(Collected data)
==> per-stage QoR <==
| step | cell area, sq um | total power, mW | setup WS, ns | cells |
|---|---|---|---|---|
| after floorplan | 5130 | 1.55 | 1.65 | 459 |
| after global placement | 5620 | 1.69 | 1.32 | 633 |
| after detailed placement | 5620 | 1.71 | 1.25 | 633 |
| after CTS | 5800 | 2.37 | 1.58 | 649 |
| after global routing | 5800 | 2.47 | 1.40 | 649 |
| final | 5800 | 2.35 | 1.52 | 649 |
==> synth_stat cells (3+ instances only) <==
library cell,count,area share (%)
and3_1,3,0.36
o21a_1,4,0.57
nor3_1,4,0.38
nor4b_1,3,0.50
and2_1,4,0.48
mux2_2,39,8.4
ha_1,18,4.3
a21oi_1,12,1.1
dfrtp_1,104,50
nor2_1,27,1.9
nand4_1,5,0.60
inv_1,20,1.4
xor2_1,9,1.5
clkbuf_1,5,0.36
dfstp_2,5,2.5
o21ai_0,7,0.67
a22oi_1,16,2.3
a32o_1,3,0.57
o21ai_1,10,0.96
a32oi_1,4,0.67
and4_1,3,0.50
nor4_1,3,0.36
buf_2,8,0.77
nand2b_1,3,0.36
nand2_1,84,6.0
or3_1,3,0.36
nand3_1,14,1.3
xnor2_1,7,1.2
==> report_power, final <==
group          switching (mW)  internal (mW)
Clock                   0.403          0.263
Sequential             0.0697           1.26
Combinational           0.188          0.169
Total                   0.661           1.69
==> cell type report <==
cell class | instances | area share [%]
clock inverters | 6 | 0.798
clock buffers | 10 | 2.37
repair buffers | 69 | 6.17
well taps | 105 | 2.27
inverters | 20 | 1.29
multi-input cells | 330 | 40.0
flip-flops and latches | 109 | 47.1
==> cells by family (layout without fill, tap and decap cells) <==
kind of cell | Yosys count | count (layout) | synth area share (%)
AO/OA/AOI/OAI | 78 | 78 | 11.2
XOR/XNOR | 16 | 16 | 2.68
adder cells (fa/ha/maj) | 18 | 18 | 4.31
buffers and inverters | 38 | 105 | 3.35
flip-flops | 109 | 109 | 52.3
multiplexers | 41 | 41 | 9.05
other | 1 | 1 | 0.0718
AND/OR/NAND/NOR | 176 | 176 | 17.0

### Problem to solve
Please quote every record above exactly as it appears.

### Task solution
==> per-stage QoR <==
| step | cell area, sq um | total power, mW | setup WS, ns | cells |
|---|---|---|---|---|
| after floorplan | 5130 | 1.55 | 1.65 | 459 |
| after global placement | 5620 | 1.69 | 1.32 | 633 |
| after detailed placement | 5620 | 1.71 | 1.25 | 633 |
| after CTS | 5800 | 2.37 | 1.58 | 649 |
| after global routing | 5800 | 2.47 | 1.40 | 649 |
| final | 5800 | 2.35 | 1.52 | 649 |
==> synth_stat cells (3+ instances only) <==
library cell,count,area share (%)
and3_1,3,0.36
o21a_1,4,0.57
nor3_1,4,0.38
nor4b_1,3,0.50
and2_1,4,0.48
mux2_2,39,8.4
ha_1,18,4.3
a21oi_1,12,1.1
dfrtp_1,104,50
nor2_1,27,1.9
nand4_1,5,0.60
inv_1,20,1.4
xor2_1,9,1.5
clkbuf_1,5,0.36
dfstp_2,5,2.5
o21ai_0,7,0.67
a22oi_1,16,2.3
a32o_1,3,0.57
o21ai_1,10,0.96
a32oi_1,4,0.67
and4_1,3,0.50
nor4_1,3,0.36
buf_2,8,0.77
nand2b_1,3,0.36
nand2_1,84,6.0
or3_1,3,0.36
nand3_1,14,1.3
xnor2_1,7,1.2
==> report_power, final <==
group          switching (mW)  internal (mW)
Clock                   0.403          0.263
Sequential             0.0697           1.26
Combinational           0.188          0.169
Total                   0.661           1.69
==> cell type report <==
cell class | instances | area share [%]
clock inverters | 6 | 0.798
clock buffers | 10 | 2.37
repair buffers | 69 | 6.17
well taps | 105 | 2.27
inverters | 20 | 1.29
multi-input cells | 330 | 40.0
flip-flops and latches | 109 | 47.1
==> cells by family (layout without fill, tap and decap cells) <==
kind of cell | Yosys count | count (layout) | synth area share (%)
AO/OA/AOI/OAI | 78 | 78 | 11.2
XOR/XNOR | 16 | 16 | 2.68
adder cells (fa/ha/maj) | 18 | 18 | 4.31
buffers and inverters | 38 | 105 | 3.35
flip-flops | 109 | 109 | 52.3
multiplexers | 41 | 41 | 9.05
other | 1 | 1 | 0.0718
AND/OR/NAND/NOR | 176 | 176 | 17.0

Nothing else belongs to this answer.